So with the pants issue resolved, I resumed the search for a dress for my nephew and future niece-in-law’s wedding. This time I searched “online boutiques USA”, so I would not be trapped by foreign companies that can’t seem to get the size or the delivery right. Let me state that I despise shopping. It is right up there with my annual gynecologist visit and going to the dentist. Plus, the styles range from hoochie mama to what my mother might wear. One website was called “nasty gal”. Seriously, if I were going for the hooker look, this would have been the ideal place to browse. I finally found a site that seemed to cater to “normal” people and thought I found the perfect dress. I clicked to pick out my size and the only one available was a 00. Umm…..who is seriously this size? I want to meet them as they are similar to a unicorn.
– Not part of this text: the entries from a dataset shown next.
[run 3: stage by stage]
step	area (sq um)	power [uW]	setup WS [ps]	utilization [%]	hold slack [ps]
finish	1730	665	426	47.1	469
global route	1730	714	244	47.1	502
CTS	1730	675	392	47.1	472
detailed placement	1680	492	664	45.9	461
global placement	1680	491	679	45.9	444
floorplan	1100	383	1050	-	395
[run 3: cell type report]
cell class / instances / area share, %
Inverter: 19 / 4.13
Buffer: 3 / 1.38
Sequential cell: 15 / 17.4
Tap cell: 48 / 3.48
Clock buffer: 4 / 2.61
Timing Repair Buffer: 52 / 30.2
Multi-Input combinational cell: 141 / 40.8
--- config.mk ---
export PLATFORM = sky130hd
export DESIGN_NAME = mem_arbiter
export DESIGN_NICKNAME = d
export VERILOG_FILES = /design/src/rtl/mem_arb_pkg.sv /design/src/rtl/rr_arbiter.sv /design/src/rtl/mem_arbiter.sv
export SDC_FILE = /design/constraint.sdc
export NUM_CORES = 1
export LEC_CHECK = 0
export CAP_MARGIN = 0
export CORE_MARGIN = 2
export CORE_UTILIZATION = 39
export DETAILED_ROUTE_END_ITERATION = 10
export PLACE_DENSITY = 0.8
export SETUP_SLACK_MARGIN = 0.4
export SLEW_MARGIN = 25
export SYNTH_ARGS = -nofsm -noshare
export SYNTH_HDL_FRONTEND = slang
export SYNTH_HIERARCHICAL = 1
export SYNTH_SLANG_ARGS = --single-unit
--- constraint.sdc ---
create_clock -name clk -period 2.2 [get_ports clk]
set_clock_uncertainty 0.1 [all_clocks]
set_input_delay 0.33 -clock clk [delete_from_list [all_inputs] [get_ports clk]]
set_output_delay 0.33 -clock clk [all_outputs]
set_load 0.01 [all_outputs]
--- src/rtl/mem_arb_pkg.sv ---
// Shared definitions for the memory arbiter: FSM state encodings, word size
// and a constant-evaluable clog2 helper.
package mem_arb_pkg;

  typedef enum logic [2:0] {
    IDLE,
    FILL,
    DRAIN,
    WRITE,
    WWAIT
  } arb_state_t;

  localparam int unsigned WORD_BYTES = 2;

  function automatic int unsigned clog2(input int unsigned v);
    int unsigned r;
    r = 0;
    for (int unsigned i = 0; i < 32; i++) begin
      if ((64'd1 << i) < 64'(v)) r = i + 1;
    end
    return r;
  endfunction

endpackage
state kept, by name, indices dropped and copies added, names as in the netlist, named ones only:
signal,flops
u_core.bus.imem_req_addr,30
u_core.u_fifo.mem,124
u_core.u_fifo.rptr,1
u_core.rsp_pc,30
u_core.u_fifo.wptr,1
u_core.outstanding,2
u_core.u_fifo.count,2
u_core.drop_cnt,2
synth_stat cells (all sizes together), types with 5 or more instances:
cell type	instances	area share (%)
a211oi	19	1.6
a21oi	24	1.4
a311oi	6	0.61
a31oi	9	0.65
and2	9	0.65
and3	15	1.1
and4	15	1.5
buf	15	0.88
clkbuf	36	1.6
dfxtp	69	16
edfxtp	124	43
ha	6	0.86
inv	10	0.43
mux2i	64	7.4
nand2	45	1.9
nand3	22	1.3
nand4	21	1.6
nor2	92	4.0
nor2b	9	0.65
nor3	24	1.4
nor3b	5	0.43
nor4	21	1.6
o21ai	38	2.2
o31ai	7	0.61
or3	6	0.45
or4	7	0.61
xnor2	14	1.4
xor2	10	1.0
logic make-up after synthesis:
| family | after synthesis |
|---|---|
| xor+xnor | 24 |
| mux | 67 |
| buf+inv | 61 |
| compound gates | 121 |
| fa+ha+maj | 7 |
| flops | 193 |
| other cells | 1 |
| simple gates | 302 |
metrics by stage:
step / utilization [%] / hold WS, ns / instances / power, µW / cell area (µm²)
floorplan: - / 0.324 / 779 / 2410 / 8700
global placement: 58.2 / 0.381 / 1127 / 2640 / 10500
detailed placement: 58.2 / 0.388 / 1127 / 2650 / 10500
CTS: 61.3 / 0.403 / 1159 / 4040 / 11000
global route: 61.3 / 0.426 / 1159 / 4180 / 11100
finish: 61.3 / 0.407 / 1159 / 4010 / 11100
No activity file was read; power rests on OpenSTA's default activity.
==> src/rtl/grad_accumulator_pkg.sv <==
// Shared types for the mini-batch gradient accumulator: the element data
// type used on both stream interfaces and the two-state control enum.
package grad_accumulator_pkg;

  localparam int DATA_W = 16;

  typedef logic signed [DATA_W-1:0] data_type;

  typedef enum logic {
    ACCUM,
    DRAIN
  } acc_state_t;

endpackage

==> src/rtl/grad_accumulator.sv <==
// Mini-batch gradient accumulator. Sums 2^LOG2_BATCH samples of DEPTH
// gradient elements element-wise, then streams out the batch mean (floored
// arithmetic shift) one element per handshake, in the same element order.
module grad_accumulator
  import grad_accumulator_pkg::*;
#(
  parameter int DEPTH      = 15,
  parameter int LOG2_BATCH = 2
) (
  input  logic                     clk,
  input  logic                     rst,
  input  logic                     in_valid,
  output logic                     in_ready,
  input  data_type                 in_data,
  output logic                     out_valid,
  input  logic                     out_ready,
  output data_type                 out_data,
  output logic [$clog2(DEPTH)-1:0] out_index,
  output logic                     out_last
);

  // The sum of 2^LOG2_BATCH values of DATA_W bits always fits in this width.
  localparam int ACC_W = DATA_W + LOG2_BATCH;
  localparam int IDX_W = $clog2(DEPTH);
  localparam logic [IDX_W-1:0]      IDX_LAST = IDX_W'(DEPTH - 1);
  localparam logic [LOG2_BATCH-1:0] SMP_LAST = '1;

  acc_state_t              state_q, state_d;
  logic [IDX_W-1:0]        idx_q, idx_d;
  logic [LOG2_BATCH-1:0]   smp_q, smp_d;
  logic signed [ACC_W-1:0] acc_q [DEPTH];

  logic                    inFire;
  logic                    outFire;
  logic                    idxAtLast;
  logic signed [ACC_W-1:0] inExt;
  logic signed [ACC_W-1:0] accSum;

  // Handshake flags depend only on registered state, never on the valid/ready
  // inputs, so there is no combinational path through the block.
  assign in_ready  = (state_q == ACCUM);
  assign out_valid = (state_q == DRAIN);
  assign inFire    = in_valid && in_ready;
  assign outFire   = out_valid && out_ready;
  assign idxAtLast = (idx_q == IDX_LAST);

  // The first sample of a batch overwrites the slot, so the previous batch
  // never needs an explicit clear pass.
  assign inExt  = {{LOG2_BATCH{in_data[DATA_W-1]}}, in_data};
  assign accSum = (smp_q == '0) ? inExt : (acc_q[idx_q] + inExt);

  // Taking the upper DATA_W bits of the accumulator is the arithmetic right
  // shift by LOG2_BATCH truncated to DATA_W, i.e. the mean floored to -inf.
  assign out_data  = acc_q[idx_q][ACC_W-1:LOG2_BATCH];
  assign out_index = idx_q;
  assign out_last  = out_valid && idxAtLast;

  // Control registers; reset discards any partial batch or drain.
  always_ff @(posedge clk) begin
    if (rst) begin
      state_q <= ACCUM;
      idx_q   <= '0;
      smp_q   <= '0;
    end else begin
      state_q <= state_d;
      idx_q   <= idx_d;
      smp_q   <= smp_d;
    end
  end

  // Single read/modify/write port into the accumulator array at idx.
  always_ff @(posedge clk) begin
    if (!rst && inFire) begin
      acc_q[idx_q] <= accSum;
    end
  end

  // Next-state logic: walk idx/smp through the batch, then idx through the drain.
  always_comb begin
    state_d = state_q;
    idx_d   = idx_q;
    smp_d   = smp_q;
    unique case (state_q)
      ACCUM: begin
        if (inFire) begin
          if (idxAtLast) begin
            idx_d = '0;
            if (smp_q == SMP_LAST) begin
              smp_d   = '0;
              state_d = DRAIN;
            end else begin
              smp_d = smp_q + LOG2_BATCH'(1);
            end
          end else begin
            idx_d = idx_q + IDX_W'(1);
          end
        end
      end
      DRAIN: begin
        if (outFire) begin
          if (idxAtLast) begin
            idx_d   = '0;
            state_d = ACCUM;
          end else begin
            idx_d = idx_q + IDX_W'(1);
          end
        end
      end
      default: begin
        state_d = ACCUM;
      end
    endcase
  end

endmodule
Finally, after hours, (cue exaggeration), I found what I hope to be the dress that will make it to the wedding. I even paid extra so the dress will arrive by the end of this week. This will allow me to alternate my plans if, by chance, this isn’t the one. Picking out the perfect dress reminds me of dating. I mean, obviously, I haven’t dated in thirty years, but the premise of selecting the ideal outfit seems like the clothes version of “The Bachelorette”. “Does it make me feel good? Do I feel attracted to it? Is it love at first sight? Will it get a rose? See, dating and dress shopping, shockingly similar. The good news is that if I am not interested in the dress, there are no hurt feelings. I don’t have to say, “It’s not you, it’s me”. I don’t have to pretend that I am interested.

Fingers crossed that today, I can escape any universal challenges, that my family can put on some clothes, oh, and that my dress and I live happily ever after.